Author: jaszthewayyoulikeit

Genre: Fantasy/Romance

Chapters Read: 1-3

Title & Cover

The title is cool! To me, it gives sort of mysterious fantasy-type vibes, which I suppose kind of works? Then again, from reading your summary and seeing what you mean by it... I'm not sure. But it's a cool-sounding title, and it seems to work, so yeah.

I really like the text effect on your cover - the fading yellow. It gives the impression of disappearing sunlight, which mirrors the title. However, the rest of the cover is really dark, mostly just black, with only a bit of face lit up.
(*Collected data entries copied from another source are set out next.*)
From an optimization exercise on the open Yosys and OpenROAD flow, aimed at small area; shortcuts taken in it are not production practice. The RTL was checked by simulation tests, not by an equivalence proof against the original design. Power is estimated from default activity; no workload was simulated.

==> flow/design.v (outline; a module is shown in full before it is edited, if it fits) <==
// module agc_core: 19746 lines
module agc_core(
    input wire clk,
    input wire rst,
    input wire BLKUPL_n,
    input wire BMGXM,
    input wire BMGXP,
    input wire BMGYM,
    input wire BMGYP,
    input wire BMGZM,
    input wire BMGZP,
    input wire CAURST,
    input wire CDUFAL,
    input wire CDUXM,
    input wire CDUXP,
    input wire CDUYM,
    input wire CDUYP,
    input wire CDUZM,
    input wire CDUZP,
    input wire CTLSAT,
    input wire DBLTST,
    input wire DKBSNC,
    input wire DKEND,
    input wire DKSTRT,
    input wire DOSCAL,
    input wire FLTOUT,
    input wire FREFUN,
    input wire GATEX_n,
    input wire GATEY_n,
    input wire GATEZ_n,
    input wire GCAPCL,
    input wire GUIREL,
    input wire HOLFUN,
    input wire IMUCAG,
    input wire IMUFAL,
    input wire IMUOPR,
    input wire IN3008,
    input wire IN3212,
    input wire IN3213,
    input wire IN3214,
    input wire IN3216,
    input wire IN3301,
    input wire ISSTOR,
    input wire LEMATT,
    input wire LFTOFF,
    input wire LRIN0,
    input wire LRIN1,
    input wire LRRLSC,
    input wire LVDAGD,
    input wire MAINRS,
    input wire MAMU,
    input wire MANmP,
    input wire MANmR,
    input wire MANmY,
    input wire MANpP,
    input wire MANpR,
    input wire MANpY,
    input wire MARK,
    input wire MDT01,
    input wire MDT02,
    input wire MDT03,
    input wire MDT04,
    input wire MDT05,
    input wire MDT06,
    input wire MDT07,
    input wire MDT08,
    input wire MDT09,
    input wire MDT10,
  // ...
==> flow/flow/run.sh <==
#!/bin/bash
# Own layout flow: the standard flow (standard.sh, unchanged synthesis),
# with two placement/CTS arguments changed:
#  - port buffers use the smallest buffer (buf_1) instead of the default pick;
#  - clock tree synthesis without dummy loads, with the clustering settings below.
# Every tool's output goes to flow.log here; ORFS keeps its per-step logs in orfs/logs.
set -euo pipefail
cd "$(dirname "$0")/.."
CTS="-sink_clustering_enable -repair_clock_nets -dont_use_dummy_load"
CTS="$CTS -buf_list sky130_fd_sc_hd__clkbuf_8 -sink_clustering_size 14 -sink_clustering_max_diameter 50"
bash standard.sh "CTS_ARGS=$CTS" "BUFFER_PORTS_ARGS=-buffer_cell sky130_fd_sc_hd__buf_1" finish > flow.log 2>&1
==> flow/standard.sh <==
#!/bin/bash
# synth_recipe.tcl (not shown) runs the flow's synth.tcl, then flattens the netlist and writes it again
# the make line also repeats each setting of config.mk as NAME=value (left out here)
make -C /OpenROAD-flow-scripts/flow DESIGN_CONFIG=/design/flow/config.mk WORK_HOME=/design/flow/orfs CLKGATE_MAP_FILE= SYNTH_SCRIPT=/design/flow/synth_recipe.tcl "${@:-finish}"
==> flow/config.mk <==
export PLATFORM = sky130hd
export DESIGN_NAME = agc_core
export DESIGN_NICKNAME = agc_core
export VERILOG_FILES = /design/flow/design.v
export SDC_FILE = /design/flow/constraint.sdc
export NUM_CORES = 8
export LEC_CHECK = 0
export ABC_AREA = 1
export CAP_MARGIN = 20
export CORE_MARGIN = 2
export CORE_UTILIZATION = 45
export SLEW_MARGIN = 20
==> flow/constraint.sdc <==
create_clock -name core_clock -period 10.0 [get_ports {clk}]
set_input_delay 2.0000 -clock core_clock [delete_from_list [all_inputs] [get_ports {clk}]]
set_output_delay 2.0000 -clock core_clock [all_outputs]
set_load 0.01 [all_outputs]
==> reports/metrics.yaml, run 1 <==
cells_and_area:
  largest_class: "sequential cells"
  buffer_area_share_pct: 0.972
  mostFrequentLayoutCell: "dfxtp_1"
  top_register: "cdiv"
  stdcell_area_um2: 233000
  fillers: 43000
global_route:
  overflow: 0
  antenna_found_initial: 38
  grt.total_usage_pct: 22.0
floorplan:
  core-area_um2: 478000
  die_area_um2: 485000
timing:
  maxSlewHeadroom_pct: 24.2
  timing.final.ws_setup_ps: 4840
  fin_crit_sh_pct: 51.6
logic_synthesis:
  yosysMostFrequentCell: "dfxtp_1"
  synth.distinct_cells: 48
  syn_avg_cell_area_um2: 11.6
routing:
  wl_per_cell_um: 21.1
setup_path:
  r2r-end: "U13048_A_y"
  critPathTopFamily: "flip-flops"
  path_cells: "inv_1, nand2_1, nand3_1, buf_1"
power:
  seq_cell_power_w: 0.0346
  intPower_w: 0.0398
  pwr-share-clk_pct: 29.2
  pwr-share-seq_pct: 65.9
run_status:
  status: "finished clean"
hold_path:
  min_from: "U22017_A_y"
==> inputs of run 2 (changes only) <==
--- a/flow/config.mk
+++ b/flow/config.mk
@@ -6,5 +6,4 @@
 export NUM_CORES = 8
 export LEC_CHECK = 0
-export ABC_AREA = 1
 export CAP_MARGIN = 20
 export CORE_MARGIN = 2
==> run 2 against run 1 <==
  * Still clean on timing, DRC and antenna
  * Design area fell by 1.0%
  * Via count fell by 3.3%
  * Global-route usage rose by 0.52 points
  * Routed wire length rose by 1.5%
  * Clock-buffer cell count rose by 2
  * Highest routed layer unchanged
==> reports/metrics.yaml, run 2 <==
setup_path:
  max_stage_delay_ps: 1170
  path_cells: "o221ai_1, buf_1"
  cp.required_ps: 8000
  crit_type: "reg2out"
  critPathTopFamily: "flip-flops"
  startpoint_type: "flop"
  r2r-start: "U31016_F_y"
  startpoint: "U31016_F_y"
  path_buf_inv: 1
  crit_fanout: 17
  end_kind: "primary output"
  arrival_ps: 3490
  critPathSlowestCell: "dfstp_2"
logic_synthesis:
  netlist.area_leader.share_pct: 60.7
  synth.distinct_cells: 67  # +40%
  synth-edff-count: 0
  syn_avg_cell_area_um2: 12.6  # +9.0%
  yosys_warnings: 1
  synthCells: 16900
  yosysMostFrequentCell: "dfxtp_1"
  synth_top_area_cell: "dfxtp_1"
  ys_seq_elements: 7767
  synth_area_leaders: "dfxtp_1, dfrtp_1, inv_1"
  ys_seq_area_share_pct: 75.8
  synthesis.area_um2: 214000
  synthFlopType: "dfxtp_1"
  ys_top_cells_by_count: "dfxtp_1, inv_1, dfrtp_1"
  synth.net_count: 17100
  synthArstFlopShare_pct: 16.5
clock_network:
  cts_tree: "done"
  clockRootBuffer: "clkbuf_8"
  cts_resized: 0
  cts_inserted_buffers: 657
  clk_pin_slew_ps: 90
  cts_buffer_depth: 4
  cts_hold_buf: 0
  insertion_delay_ps: 1330
  clock-sinks: 7767
  htreeDepth: 6
  cts_setup_buffers: 0
cells_and_area:
  nets: 17700
  largest_reg_flops: 5
  fillers: 41800  # -2.7%
  final_util_pct: 48.7
  drive_gt1_share_pct: 6.02
  mostFrequentLayoutCell: "dfxtp_1"
  multi_input_area_um2: 40300
  area_growth_pct: 7.94
  register_area_um2: 162000
  top_register: "cdiv"
  most-common-layout-cells: "dfxtp_1, inv_1, dfrtp_1"
timing:
  finClkSkew_ps: 123
  whs_ps: 311
  worst_pin_slew_ps: 1170
  fin_crit_sh_pct: 54.9  # +3.3 points
  rsz0062_at_grt: "false"
  max_freq_mhz: 182
  timing.setup.tns_ps: 0
  timing.final.ws_setup_ps: 4510  # -333 ps
  maxSlewHeadroom_pct: 22.2  # -1.9 points
  slew_violations: 0
  hold_viol_final: 0
  setup_viol: 0
  fin_crit_ps: 5490
floorplan:
  io_pins: 364
  num_rows: 253
  core-area_um2: 474000  # -0.92%
  initial_core_util_pct: 45.1
  die_y_um: 693
  die_area_um2: 480000  # -1.1%
  die_w_um: 693
routing:
  wl_per_cell_um: 23.2  # +9.7%
  dr.pass1.iters: 5
  avgViaCountPerCell: 5.13
  antenna_left: 0
  first_iter_violations: 8801
  vias: 122000
  drc_errors: 0
  wl_um: 552000
global_route:
  grt.total_usage_pct: 22.5  # +0.52 points
  grt_pass1_wl_um: 804000
  grt_max_degree: 148
  overflow: 0  # unchanged
  grt_pass1_vias: 118000
  antenna_found_initial: 82  # +120%
hold_path:
  min_from: "U15024_A_y"
  min_path_type: "reg2reg"
placement:
  dp_slack_ps: 4640
  gp_congestion: 0.841
  dp_hpwl_um: 383000
  port_buffers: 362
power:
  total_power_w: 0.0525
  ir_drop_v: 0.000162
  power.density_nw_per_um2: 228
  p_leak_nw: 94.1
run_status:
  status: "finished clean"
run:
  maxCapViolCount: 0
run 2: cell count changes after synthesis, moves of 125 or more:
cell,delta
or2_2,-126
nor3_1,+545
o311ai_0,+125
nor2_1,-628
a2111oi_0,+785
nor2b_1,+738
nand2b_1,+152
inv_1,-1110
a211oi_1,-926
o21ai_0,-187
nand2_1,-665
nand3_1,-320
a21oi_1,-296
run 2: final cells by class:
cell class | instances | share of cell area (%)
multi-input cells | 6294 | 17.5
well taps | 6247 | 3.39
flip-flops and latches | 7767 | 70.3
inverters | 2335 | 3.81
repair buffers | 498 | 1.10
diodes | 29 | 0.0315
clock buffers | 657 | 3.92
run 2: kinds of logic after synthesis:
logic type / count (synthesis) / synth area share [%]
AOI/OAI and AO/OA: 2675 / 10.3
muxes: 1 / 0.00469
DFF: 7767 / 75.8
adders and majority gates: 2 / 0.0117
xor gates and xnor gates: 1 / 0.00410
and+or+nand+nor: 3615 / 8.56
buffers and inverters: 2830 / 5.30
run 2: final timing paths:
kind | cells after the start | endpoint | slack (ps)
min in group asynchronous | 2 | U22026_D_y | 1360
worst max register to register | 2 | U11052_B_y | 7390
worst min register to register | 0 | U15024_A_p | 310
max in group asynchronous | 4 | U17009_A_y | 6540
worst max-delay path | 2 | ERAS_WDATA[15] | 4510
worst min-delay path | 0 | U15024_A_p | 310
run 2: layer usage:
metal | track usage, % | share of wire (%) | up-vias
met5 | 0 | 0.025 | -
met4 | 5.39 | 2.4 | 22
met3 | 3.77 | 5.9 | 739
met2 | 35.5 | 45 | 2723
met1 | 32.5 | 46 | 60800
li1 | - | - | 57900
run 2: power breakdown:
group          switching [W]  total, W  internal (W)
clock network        0.00950    0.0154       0.00586
registers            0.00158    0.0348        0.0332
logic                0.00161   0.00238      0.000772
total                 0.0127    0.0525        0.0398
run 2: through the flow:
step | instance area, um2 | cells
4_1_cts | 231000 | 23800
3_3_place_gp | 221000 | 23100
2_1_floorplan | 214000 | 16900
5_1_grt | 231000 | 23800
6_report | 231000 | 23800
3_5_place_dp | 221000 | 23100
run 2: worst register-to-register path: stages, from the launching register on:
cell and delay [ps]:
dfstp_2 1170, o221ai_1 760, o311ai_0 510
==> inputs of run 3 (changes only) <==
--- a/flow/flow/run.sh
+++ b/flow/flow/run.sh
@@ -8,4 +8,4 @@
 cd "$(dirname "$0")/.."
 CTS="-sink_clustering_enable -repair_clock_nets -dont_use_dummy_load"
-CTS="$CTS -buf_list sky130_fd_sc_hd__clkbuf_8 -sink_clustering_size 14 -sink_clustering_max_diameter 50"
+CTS="$CTS -buf_list sky130_fd_sc_hd__clkbuf_8 -sink_clustering_size 17 -sink_clustering_max_diameter 60"
 bash standard.sh "CTS_ARGS=$CTS" "BUFFER_PORTS_ARGS=-buffer_cell sky130_fd_sc_hd__buf_1" finish > flow.log 2>&1
--- a/flow/config.mk
+++ b/flow/config.mk
@@ -8,4 +8,4 @@
 export CAP_MARGIN = 20
 export CORE_MARGIN = 2
-export CORE_UTILIZATION = 45
+export CORE_UTILIZATION = 65
 export SLEW_MARGIN = 20
==> run 3 against run 2 <==
  * Still clean
  * Critical path type unchanged
  * Design area shrank 1.8%
  * Largest power group unchanged
  * Worst setup slack gained 390 ps
  * Largest cell class unchanged
  * Critical path depth is the same
==> reports/metrics.yaml, run 3 <==
run_status:
  status: "finished clean"
power:
  pwr-share-clk_pct: 27.1  # -2.2 points
  p_leak_nw: 93.1  # -1.1%
  intPower_w: 0.0388  # -2.6%
  power.density_nw_per_um2: 225  # -1.0%
  p_comb_share_pct: 4.6  # about the same
  p_sw_w: 0.0122  # -3.6%
  pwr-share-seq_pct: 68.3  # +2.1 points
  total_power_w: 0.0510  # -2.9%
  sw_frac_of_total_pct: 24.0  # -0.17 points
  ir_drop_v: 0.000164  # +1.5%
logic_synthesis:
  yosys_warnings: 1  # unchanged
  synth.net_count: 17100  # unchanged
  ys_top_cells_by_count: "dfxtp_1, inv_1, dfrtp_1"
  synthArstFlopShare_pct: 16.5  # unchanged
  synth_top_area_cell: "dfxtp_1"
  synthCells: 16900  # unchanged
  synth.distinct_cells: 67  # unchanged
  synth-edff-count: 0  # unchanged
  netlist.area_leader.share_pct: 60.7  # unchanged
  synthesis.area_um2: 214000  # unchanged
  ys_seq_area_share_pct: 75.8  # unchanged
  synthFlopType: "dfxtp_1"
  synth_area_leaders: "dfxtp_1, dfrtp_1, inv_1"
  ys_seq_elements: 7767  # unchanged
  yosysMostFrequentCell: "dfxtp_1"
  syn_avg_cell_area_um2: 12.6  # unchanged
timing:
  whs_ps: 337  # +26.1 ps
  slew_violations: 0  # unchanged
  fin_crit_ps: 5100  # -390 ps
  finClkSkew_ps: 64.6  # -58.3 ps
  max_freq_mhz: 196  # +7.6%
  fin_crit_sh_pct: 51.0  # -3.9 points
  timing.setup.tns_ps: 0  # unchanged
  rsz0062_at_grt: "false"
  setup_viol: 0  # unchanged
  maxSlewHeadroom_pct: 20.4  # -1.9 points
  hold_viol_final: 0  # unchanged
  worst_pin_slew_ps: 1190  # +29.7 ps
placement:
  dp_hpwl_um: 367000  # -4.1%
  port_buffers: 362  # unchanged
  placed_cells: 21200  # -8.4%
  placed_area_um2: 219000  # -1.2%
  gp_congestion: 0.851  # +1.1%
floorplan:
  io_pins: 364  # unchanged
  core-area_um2: 327000  # -31%
  die_area_um2: 333000  # -31%
  num_rows: 210  # -17%
  die_y_um: 577  # -17%
  die_w_um: 577  # -17%
  initial_core_util_pct: 65.3  # +20 points
clock_network:
  cts_resized: 0  # unchanged
  insertion_delay_ps: 1230  # -100 ps
  clk_pin_slew_ps: 100  # about the same
  cts_tree: "done"
  cts_inserted_buffers: 533  # -19%
  cts_setup_buffers: 0  # unchanged
  htreeDepth: 6  # unchanged
  cts_buffer_depth: 4  # unchanged
  clockRootBuffer: "clkbuf_8"
  cts_hold_buf: 0  # unchanged
  clock-sinks: 7767  # unchanged
global_route:
  use_met3_pct: 5.53  # +1.8 points
  grt.total_usage_pct: 31.5  # +9.0 points
  grt_use_met1_pct: 46.0  # +14 points
  grt_max_degree: 183  # +24%
  use_met2_pct: 47.0  # +12 points
  grt_pass1_wl_um: 774000  # -3.8%
  antenna_found_initial: 64  # -22%
  grt-busiest-layer: "met2"
  grt_pass1_vias: 116000  # -0.96%
  overflow: 0  # unchanged
setup_path:
  crit_type: "reg2out"
  cp.required_ps: 8000  # about the same
  crit_path_end: "ERAS_WDATA[15]"
  startpoint_type: "flop"
  arrival_ps: 3100  # -390 ps
  r2r-start: "U2121_C_y"
  r2r-end: "U14015_B_y"
  end_kind: "primary output"
  reg2reg_slack_ps: 7640  # +250 ps
  startpoint: "U31016_F_y"
  r2r_cells: 5  # +3
  crit_fanout: 17  # unchanged
hold_path:
  min_path_type: "reg2reg"
  min_from: "U7037_D_y"
  hold-path-cell-count: 1  # +1
routing:
  wl_per_cell_um: 24.3  # +4.6%
  drc_errors: 0  # unchanged
  avgViaCountPerCell: 5.58  # +8.8%
  dr.pass1.iters: 6  # +1
  wl_um: 528000  # -4.3%
  antenna_left: 0  # unchanged
  vias: 122000  # -0.51%
  first_iter_violations: 9576  # +8.8%
cells_and_area:
  fin_cells: 21800  # -8.6%
  mostFrequentLayoutCell: "dfxtp_1"
  most-common-layout-cells: "dfxtp_1, inv_1, dfrtp_1"
  area_growth_pct: 5.95
  top_register: "cdiv"
  stdcell_area_um2: 226000  # -1.8%
  nets: 17600  # -0.89%
  fillers: 23700  # -43%
  largest_reg_flops: 5  # unchanged
  drive_gt1_share_pct: 5.16  # -0.86 points
run:
  maxCapViolCount: 0  # unchanged
==> run 3: through the flow <==
stage | worst slack, ps | util [%]
detailed placement | 4500 | 66.9
CTS | 4800 | 69.2
finish | 4900 | 69.2
floorplan | 217 | -
global route | 4860 | 69.2
global placement | 4550 | 66.9
==> run 3: layer usage <==
| layer | share of wire [%] | wire length, um |
|---|---|---|
| met5 | 0.034 | 178 |
| met4 | 4.3 | 22700 |
| met3 | 6.4 | 33700 |
| met2 | 44 | 230000 |
| met1 | 46 | 242000 |
==> run 3: area by class of cell <==
cell class | instances | area [um2] | area share, %
Antenna cell | 46 | 115 | 0.0509
Sequential cell | 7767 | 162000 | 71.6
Timing Repair Buffer | 465 | 2340 | 1.03
Multi-Input combinational cell | 6294 | 40300 | 17.8
Tap cell | 4346 | 5440 | 2.40
Clock buffer | 533 | 7340 | 3.24
Inverter | 2335 | 8780 | 3.88
==> run 3: logic make-up after synthesis <==
| family | after synthesis | share of synthesized area (%) |
|---|---|---|
| AOI/OAI and AO/OA | 2675 | 10.3 |
| xor gates and xnor gates | 1 | 0.00410 |
| adders and majority gates | 2 | 0.0117 |
| buffers and inverters | 2830 | 5.30 |
| DFF | 7767 | 75.8 |
| muxes | 1 | 0.00469 |
| and+or+nand+nor | 3615 | 8.56 |
==> run 3: how the worst min path moves through the flow <==
stage | to | slack, ps
2_1_floorplan | U7037_E_y | 320
3_3_place_gp | U7037_E_y | 320
3_5_place_dp | U7037_E_y | 320
4_1_cts | U7037_E_y | 340
5_1_grt | U16056_C_p | 350
6_report | U7037_E_y | 340
==> run 3: worst max-delay path, stage by stage (launching register included) <==
cell	delay [ps]
dfstp_2	1000
o221ai_1	550
buf_1	260
==> run 3: power by group through the flow <==
| stage | clock [W] | combinational (W) | sequential, W |
|---|---|---|---|
| after floorplan | 0 | 0.00148 | 0.0347 |
| after global placement | 0 | 0.00226 | 0.0354 |
| after detailed placement | 0 | 0.00233 | 0.0355 |
| after CTS | 0.0140 | 0.00235 | 0.0348 |
| after global routing | 0.0152 | 0.00257 | 0.0351 |
| final | 0.0138 | 0.00233 | 0.0348 |
==> inputs of run 4 (changes only) <==
--- a/flow/config.mk
+++ b/flow/config.mk
@@ -8,4 +8,4 @@
 export CAP_MARGIN = 20
 export CORE_MARGIN = 2
-export CORE_UTILIZATION = 65
+export CORE_UTILIZATION = 45
 export SLEW_MARGIN = 20
==> run 4 against run 3 <==
  * Highest routed layer unchanged
  * Total power grew 0.56%
  * Design area rose by 1.2%
  * Still clean on timing, DRC and antenna
  * Clock power barely moved
  * Critical path depth did not move
  * Largest power group unchanged
  * Global-route usage shrank 9.1 points
==> reports/metrics.yaml, run 4 <==
clock_network:
  htreeDepth: 6  # unchanged
  cts_resized: 0  # unchanged
  cts_setup_buffers: 0  # unchanged
  cts_buffer_depth: 4  # unchanged
  cts_hold_buf: 0  # unchanged
  clockRootBuffer: "clkbuf_8"
  cts_tree: "done"
  clk_pin_slew_ps: 100  # about the same
  cts_inserted_buffers: 542  # +1.7%
  clock-sinks: 7767  # unchanged
  insertion_delay_ps: 1300  # +70 ps
placement:
  gp_congestion: 0.841  # -1.1%
  dp_hpwl_um: 383000  # +4.3%
  placed_cells: 23100  # +9.1%
  placed_area_um2: 221000  # +1.2%
  port_buffers: 362  # unchanged
routing:
  drc_errors: 0  # unchanged
  wl_per_cell_um: 23.2  # -4.2%
  vias: 121000  # -0.095%
  antenna_left: 0  # unchanged
  dr.pass1.iters: 6  # unchanged
  wl_um: 551000  # +4.3%
  first_iter_violations: 9032  # -5.7%
  avgViaCountPerCell: 5.12  # -8.2%
setup_path:
  crit_type: "reg2out"
  arrival_ps: 3540  # +440 ps
  path_cells: "o221ai_1, buf_1"
  crit_fanout: 17  # unchanged
  end_kind: "primary output"
  cp.required_ps: 8000  # about the same
  startpoint_type: "flop"
  critPathSlowestCell: "dfstp_2"
  critPathTopFamily: "flip-flops"
  max_stage_delay_ps: 1200  # +200 ps
  path_buf_inv: 1  # unchanged
cells_and_area:
  final_util_pct: 48.3  # -21 points
  mostFrequentLayoutCell: "dfxtp_1"
  top_register: "cdiv"
  most-common-layout-cells: "dfxtp_1, inv_1, dfrtp_1"
  drive_gt1_share_pct: 5.40  # +0.24 points
  fin_cells: 23700  # +8.9%
  area_growth_pct: 7.21
  fillers: 42000  # +77%
  largest_reg_flops: 5  # unchanged
  nets: 17600  # +0.24%
  stdcell_area_um2: 229000  # +1.2%
logic_synthesis:
  synthArstFlopShare_pct: 16.5  # unchanged
  syn_avg_cell_area_um2: 12.6  # unchanged
  yosys_warnings: 1  # unchanged
  ys_top_cells_by_count: "dfxtp_1, inv_1, dfrtp_1"
  synthesis.area_um2: 214000  # unchanged
  ys_seq_elements: 7767  # unchanged
  yosysMostFrequentCell: "dfxtp_1"
  synth_area_leaders: "dfxtp_1, dfrtp_1, inv_1"
  synthFlopType: "dfxtp_1"
  synth.distinct_cells: 67  # unchanged
  ys_seq_area_share_pct: 75.8  # unchanged
  synth_top_area_cell: "dfxtp_1"
  synth-edff-count: 0  # unchanged
  synth.net_count: 17100  # unchanged
  synthCells: 16900  # unchanged
  netlist.area_leader.share_pct: 60.7  # unchanged
floorplan:
  die_area_um2: 480000  # +44%
  die_w_um: 693  # +20%
  io_pins: 364  # unchanged
  die_y_um: 693  # +20%
  core-area_um2: 474000  # +45%
  num_rows: 253  # +20%
  initial_core_util_pct: 45.1  # -20 points
global_route:
  grt.total_usage_pct: 22.4  # -9.1 points
  grt_pass1_vias: 116000  # -0.031%
  grt_max_degree: 148  # -19%
  antenna_found_initial: 83  # +30%
  grt_pass1_wl_um: 801000  # +3.5%
  overflow: 0  # unchanged
timing:
  rsz0062_at_grt: "false"
  setup_viol: 0  # unchanged
  fin_crit_sh_pct: 55.4  # +4.3 points
  fin_crit_ps: 5540  # +433 ps
  slew_violations: 0  # unchanged
  finClkSkew_ps: 130  # +65.8 ps
  max_freq_mhz: 181  # -7.8%
  worst_pin_slew_ps: 1160  # -35.0 ps
  hold_viol_final: 0  # unchanged
  timing.setup.tns_ps: 0  # unchanged
  maxSlewHeadroom_pct: 22.6  # +2.2 points
power:
  intPower_w: 0.0389  # +0.21%
  power.density_nw_per_um2: 224  # -0.62%
  p_leak_nw: 93.3  # +0.22%
  sw_frac_of_total_pct: 24.2  # +0.26 points
  p_comb_share_pct: 4.6  # about the same
  ir_drop_v: 0.000158  # -3.9%
  p_sw_w: 0.0124  # +1.7%
  pwr-share-seq_pct: 67.8  # -0.5 points
  pwr-share-clk_pct: 27.6  # +0.5 points
hold_path:
  min_path_type: "reg2reg"
run:
  maxCapViolCount: 0  # unchanged
run_status:
  status: "finished clean"
==> run 4: layout make-up <==
class	instances	area [um2]	share of cell area, %
Inverter	2335	8780	3.83
Clock buffer	542	7460	3.26
Tap cell	6247	7820	3.41
Sequential cell	7767	162000	70.7
Timing Repair Buffer	498	2530	1.10
Antenna cell	35	87.6	0.0382
Multi-Input combinational cell	6294	40300	17.6
==> run 4: path summary, 6_finish.rpt <==
check	endpoint	slack, ps	cells past startpoint	from
max	ERAS_WDATA[15]	4460	2	U31016_F_y
min	U8008_D_p	290	0	U8008_D_y
max reg2reg	U11052_B_y	7340	2	U31016_F_y
min reg2reg	U8008_D_p	290	0	U8008_D_y
max in group asynchronous	U17009_A_y	6490	4	rst
min in group asynchronous	U22026_D_y	1370	2	rst
==> run 4: through the flow <==
step                power (W)  worst slack [ps]  hold WS, ps
floorplan              0.0362               217          321
global placement       0.0377              4700          322
detailed placement     0.0379              4640          332
CTS                    0.0516              4420          301
global route           0.0532              4390          293
finish                 0.0513              4460          290
==> run 4: per-layer routing <==
metal	wire length (um)	vias to the layer above	GRT usage [%]
met5	140	-	0
met4	13500	22	5.23
met3	32800	681	3.54
met2	249000	2707	35.4
met1	256000	60300	32.5
li1	-	57700	-
==> run 4: worst register-to-register path: stages, from the launching register on <==
cell and delay [ps]:
dfstp_2 1200, o221ai_1 760, o311ai_0 520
Though that dark does fit with your title, and it's very cleanly done, so I don't really have any major complaints xD

Summary

Your summary is well written, and it does have a good ring to it, with the sun metaphor and title drop. It flows. But... other than that I'm not really a fan.

For one, you don't even mention Yzavel's name, who seems to be the main character. You really need to fix that. You make out like Storm is the main character but then the first few chapters at least are in Yzavel's PoV. There's also no mention of any setting - it's easy enough to add in, but I find that people tend to like having some sort of setting mentioned in the summary. The only stakes we get is that basically he needs to love this nameless girl or... he'll be depressed?

I think the main issue is that this summary doesn't give enough detail. All I got from it was that Storm really loves a girl, and nothing else. I recommend giving some more background - any reasons they can't be together, how this girl (Yzavel) feels about it (in fact, the whole summary should really be about her, or at least some of it), and also other things that might be happening. Romance can't be the only thing that's happening in this book. Any other drama? Why exactly is Storm so 'sunless'?

I get that summaries are supposed to be vague to a degree. But you need to give something to hook readers in. The prospect of romance alone isn't going to do that. Show what's unique about your book! Give us a little more jeopardy! That way, you're much more likely to attract a wider audience - not just those who'll read anything with werewolves and romance.

Hook

I guess you sort of have a hook here? The MC is trying to do something, prove themselves maybe. This could be a big moment for her, and there's a little tension.

Then again... you do start with her walking with a tray. Not the most tense thing in the world. I also found this beginning really confusing - you don't actually state who's talking in the very first dialogue, there's barely any description save what Yzavel tells us in her speech, and there's also this random bolded section. I only figured out later that the bold italics were her wolf, but even then I'm not entirely sure how that works. I'm not the most knowledgeable on these sorts of werewolf books. But from how it appeared I guessed that this wolf was talking in her head, kind of like a second spirit or something?